What are other known failure modes?
- Pod scheduling is slow
  - Detection: Pod startup time is too high.
  - Diagnostics: Use the framework_extension_point_duration_seconds scheduler metric with label extension_point values PreScore and/or Score.
  - Mitigations: Disable the Feature Gate DefaultPodTopologySpreading in kube-scheduler.
  - Testing: There are performance dashboards.
- Pods of a Service/ReplicaSet/ReplicationController/StatefulSet are not properly spread: spread is either too weak or too strong.
  - Detection: Too many pods belonging to the same Service/ReplicaSet/ReplicationController/StatefulSet are scheduled in a few nodes or are spread in too many nodes.
  - Mitigations: Use Pod Topology spreading in your PodSpecs. Or modify the default constraints for the PodTopologySpread plugin to your preference.
  - Diagnostics: N/A
  - Testing: E2E tests ensure that Pods are evenly spread in a clusters with only one Service.
What steps should be taken if SLOs are not being met to determine the problem?

If startup latency is in violation, there is the possibility that it’s due to this feature.

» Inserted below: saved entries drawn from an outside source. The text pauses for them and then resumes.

module man(
    input           out_stream_aclk,
    input           s_axi_lite_aclk,
    input           axi_resetn,
    input           periph_resetn,
    output  [31:0]   out_stream_tdata,
    output [3:0]     out_stream_tkeep,
    output           out_stream_tlast,
    input            out_stream_tready,
    output           out_stream_tvalid,
    output  [0:0]    out_stream_tuser, 
    input [AXI_LITE_ADDR_WIDTH-1:0] s_axi_lite_araddr,
    output                          s_axi_lite_arready,
    input                           s_axi_lite_arvalid,
    input [AXI_LITE_ADDR_WIDTH-1:0] s_axi_lite_awaddr,
    output                          s_axi_lite_awready,
    input                           s_axi_lite_awvalid,
    input                           s_axi_lite_bready,
    output [1:0]                    s_axi_lite_bresp,
    output                          s_axi_lite_bvalid,
    output [31:0]                   s_axi_lite_rdata,
    input                           s_axi_lite_rready,
    output [1:0]                    s_axi_lite_rresp,
    output                          s_axi_lite_rvalid,
    input [31:0]                    s_axi_lite_wdata,
    output                          s_axi_lite_wready,
    input                           s_axi_lite_wvalid
);
localparam REG_FILE_SIZE = 8;
parameter AXI_LITE_ADDR_WIDTH = 8;
localparam AWAIT_WADD_AND_DATA = 3'b000;
localparam AWAIT_WDATA = 3'b001;
localparam AWAIT_WADD = 3'b010;
localparam AWAIT_WRITE = 3'b100;
localparam AWAIT_RESP = 3'b101;
localparam AWAIT_RADD = 2'b00;
localparam AWAIT_FETCH = 2'b01;
localparam AWAIT_READ = 2'b10;
localparam AXI_OK = 2'b00;
localparam AXI_ERR = 2'b10;
reg [31:0]                          regfile [REG_FILE_SIZE-1:0];
reg [AXI_LITE_ADDR_WIDTH-3:0]       writeAddr, readAddr;
reg [31:0]                          readData, writeData;
reg [1:0]                           readState = AWAIT_RADD;
reg [2:0]                           writeState = AWAIT_WADD_AND_DATA;
always @(posedge s_axi_lite_aclk) begin
    readData <= regfile[readAddr];
    if (!axi_resetn) begin
    readState <= AWAIT_RADD;
    end
    else case (readState)
        AWAIT_RADD: begin
            if (s_axi_lite_arvalid) begin
                readAddr <= s_axi_lite_araddr[7:2];
                readState <= AWAIT_FETCH;
            end
        end
        AWAIT_FETCH: begin
            readState <= AWAIT_READ;
        end
        AWAIT_READ: begin
            if (s_axi_lite_rready) begin
                readState <= AWAIT_RADD;
            end
        end
        default: begin
            readState <= AWAIT_RADD;
        end
    endcase
end
assign s_axi_lite_arready = (readState == AWAIT_RADD);
assign s_axi_lite_rresp = (readAddr < REG_FILE_SIZE) ? AXI_OK : AXI_ERR;
assign s_axi_lite_rvalid = (readState == AWAIT_READ);
assign s_axi_lite_rdata = readData;
always @(posedge s_axi_lite_aclk) begin
    if (!axi_resetn) begin
        writeState <= AWAIT_WADD_AND_DATA;
    end
    else case (writeState)
        AWAIT_WADD_AND_DATA: begin   
            case ({s_axi_lite_awvalid, s_axi_lite_wvalid})
                2'b10: begin
                    writeAddr <= s_axi_lite_awaddr[7:2];
                    writeState <= AWAIT_WDATA;
                end
                2'b01: begin
                    writeData <= s_axi_lite_wdata;
                    writeState <= AWAIT_WADD;
                end
                2'b11: begin
                    writeData <= s_axi_lite_wdata;
                    writeAddr <= s_axi_lite_awaddr[7:2];
                    writeState <= AWAIT_WRITE;
                end
                default: begin
                    writeState <= AWAIT_WADD_AND_DATA;
                end
            endcase        
        end
        AWAIT_WDATA: begin  
            if (s_axi_lite_wvalid) begin
                writeData <= s_axi_lite_wdata;
                writeState <= AWAIT_WRITE;
            end
        end
        AWAIT_WADD: begin  
            if (s_axi_lite_awvalid) begin
                writeAddr <= s_axi_lite_awaddr[7:2];
                writeState <= AWAIT_WRITE;
            end
        end
        AWAIT_WRITE: begin  
            regfile[writeAddr] <= writeData;
            writeState <= AWAIT_RESP;
        end
        AWAIT_RESP: begin  
            if (s_axi_lite_bready) begin
                writeState <= AWAIT_WADD_AND_DATA;
            end
        end
        default: begin
            writeState <= AWAIT_WADD_AND_DATA;
        end
    endcase
end
assign s_axi_lite_awready = (writeState == AWAIT_WADD_AND_DATA || writeState == AWAIT_WADD);
assign s_axi_lite_wready = (writeState == AWAIT_WADD_AND_DATA || writeState == AWAIT_WDATA);
assign s_axi_lite_bvalid = (writeState == AWAIT_RESP);
assign s_axi_lite_bresp = (writeAddr < REG_FILE_SIZE) ? AXI_OK : AXI_ERR;
initial begin
   regfile[0] = 0;
end
localparam max_iteration = 100;
parameter SCALE_FACTOR = 256;
localparam X_SIZE = 640;
localparam Y_SIZE = 480;
localparam  SCALE_REAL = 768;
localparam  SCALE_IMAG = 614;
localparam  OFFSET_REAL = -384;
localparam  OFFSET_IMAG = -307;
localparam [2:0]
    MSTART = 3'b000,
    MITERATE = 3'b001,
    MOUTPUT = 3'b010,
    JSTART = 3'b011,
    JITERATE = 3'b100,
    JOUTPUT = 3'b101;
reg [2:0]  state = MSTART; 
wire switch = 0;
reg [15:0] x; 
reg [15:0] y;
reg [7:0] iter_count;
reg signed [31:0] zr, zi, zr2, zi2, c_im, c_re;
reg signed [31:0] temp1, temp2, temp3, temp4, temp5, temp6;
wire first = (x == 0) & (y == 0);
wire lastx = (x == X_SIZE - 1);
wire lasty = (y == Y_SIZE - 1);
always @(posedge out_stream_aclk) begin
    case(state)
        JSTART: begin
            if (periph_resetn) begin
                iter_count <= 0;
                zr <= OFFSET_REAL + x * SCALE_REAL/ X_SIZE;
                zi <= OFFSET_IMAG + y * SCALE_IMAG/ Y_SIZE;
                state <= JITERATE;
            end
            else begin
                x <= 0;
                y <= 0;
                state <= MSTART;
                end
            end
        JITERATE: begin
            if (periph_resetn) begin
                 zr2 = zr * zr / SCALE_FACTOR;  
                 zi2 = zi * zi / SCALE_FACTOR; 
                if (((zr2 + zi2) > (4*SCALE_FACTOR*SCALE_FACTOR))   || iter_count == max_iteration-1) begin
                    iter_count <= iter_count+1;
                    state <= JOUTPUT;                  
                end
                else begin
                    zr <= (zr2 - zi2) -213;
                    zi <= 2 * zr * zi / SCALE_FACTOR -59;
                    iter_count <= iter_count + 1;
                    state <= JITERATE;
                end
            end
            else begin
                x <= 0;
                y <= 0;
                   state <= MSTART;
            end
        end
        JOUTPUT: begin
        if (periph_resetn) begin
            iter_count <= 0;
            zr <= 0;
            zi <= 0;
            if (lastx) begin
                x <= 16'd0;
                if (lasty) begin
                    y <= 16'd0;
                end
                else begin
                    y <= y + 16'd1;
                end
            end
            else begin x <= x + 16'd1;
            end
            if(out_stream_tready)begin
                if(switch) begin
                   state <= JSTART; 
            end
            else begin 
                state <= MSTART;
            end
        end
        end
            else begin
                x <= 0;
                y <= 0;
                state <= MSTART;
        end
        end
        MSTART: begin
            if (periph_resetn) begin
                c_re = OFFSET_REAL + x * SCALE_REAL / X_SIZE;
                c_im = OFFSET_IMAG + y * SCALE_IMAG / Y_SIZE;
                zr <= 0; 
                zi <= 0; 
                state <= MITERATE;
            end
            else begin
                x <= 0;
                y <= 0;
                state <= MSTART;
            end
        end
        MITERATE: begin
            if (periph_resetn) begin
                temp1 = zr*zr;
                temp2 = zi*zi;
                 zr2 = (temp1 / SCALE_FACTOR ) ;  
                 zi2 = (temp2 / SCALE_FACTOR ) ; 
                if ((zr2 + zi2) > (4*SCALE_FACTOR*SCALE_FACTOR)   || iter_count == max_iteration-1) begin
                    iter_count <= iter_count+1;
                    state <= MOUTPUT;
                end 
                else begin
                    temp3 = 2 * zr * zi;
                    zr <= (zr2 - zi2) + c_re;
                    zi <= temp3 / SCALE_FACTOR + c_im ;
                    iter_count <= iter_count + 1;
                    state <= MITERATE;
                end
            end
             else begin
                x <= 0;
                y <= 0;
            end
        end
        MOUTPUT: begin
        if (periph_resetn) begin
            iter_count <= 0;
            zr <= 0;
            zi <= 0;
            if (lastx) begin
                x <= 16'd0;
                if (lasty) begin
                    y <= 16'd0;
                end
                else begin
                    y <= y + 16'd1;
                end
            end
            else x <= x + 16'd1;
            if(out_stream_tready)begin
                if(switch)begin
                    state <= JSTART;
                end
                else begin
                    state <= MSTART;
                end
            end
        end
            else begin
                x <= 0;
                y <= 0;
            end
        end
        default: begin
            state <= MSTART;
        end
    endcase
end
wire Mvalid = (state == MOUTPUT);
wire Jvalid = (state == JOUTPUT);
reg [23:0] data; 
always @(*) begin
    if (iter_count == max_iteration) begin
        data[23:16] = 0;
        data[15:8]  = 0;
        data[7:0]  = 0; 
    end
    else begin
        data[23:16] = iter_count*30 ;   
        data[15:8] = iter_count*20;   
        data[7:0] = iter_count*10;   
    end
end
wire [7:0] r, g, b;
assign r = data[23:16];
assign g = data[15:8];
assign b = data[7:0];
simulator pixel_simulator(
.aclk(aclk),
.aresetn(aresetn),
.r(g),
.g(b),
.b(r),
.simu_stream_tdata(color), 
.valid(Mvalid)
);
endmodule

Determine if the scheduler is the culprit: Check for significant latency in e2e_scheduling_duration_seconds.
The feature only affects scheduling algorithms, thus you can check for significant latency in scheduling_algorithm_duration_seconds.
To check if this feature is the culprit, look for significant latency in framework_extension_point_duration_seconds, using label extension_point with values PreScore and Score.
Try disabling the Feature Gate DefaultPodTopologySpreading.

Implementation History

2019-09-26: Initial KEP sent out for review.
2020-01-20: KEP updated to make use of framework’s PluginConfig.
2020-05-04: Update completed tasks and target alpha for 1.19.
2020-09-21: Add Beta graduation criteria and PRR.
2022-01-08: Graduate the feature to GA.

Alternatives

Make the topology keys used in SelectorSpread configurable.
While this moves the scheduler in the right direction, there are two problems:
1. We can only support one topology key.
2. It makes it hard for pods to override the operator-provided spreading rules.
Implement a mutating controller that sets defaults.
This approach would likely allow us to provide a more flexible interface that can set defaults for specific namespaces or with other selectors. However, that wouldn’t allow us to replace SelectorSpread with PodTopologySpread.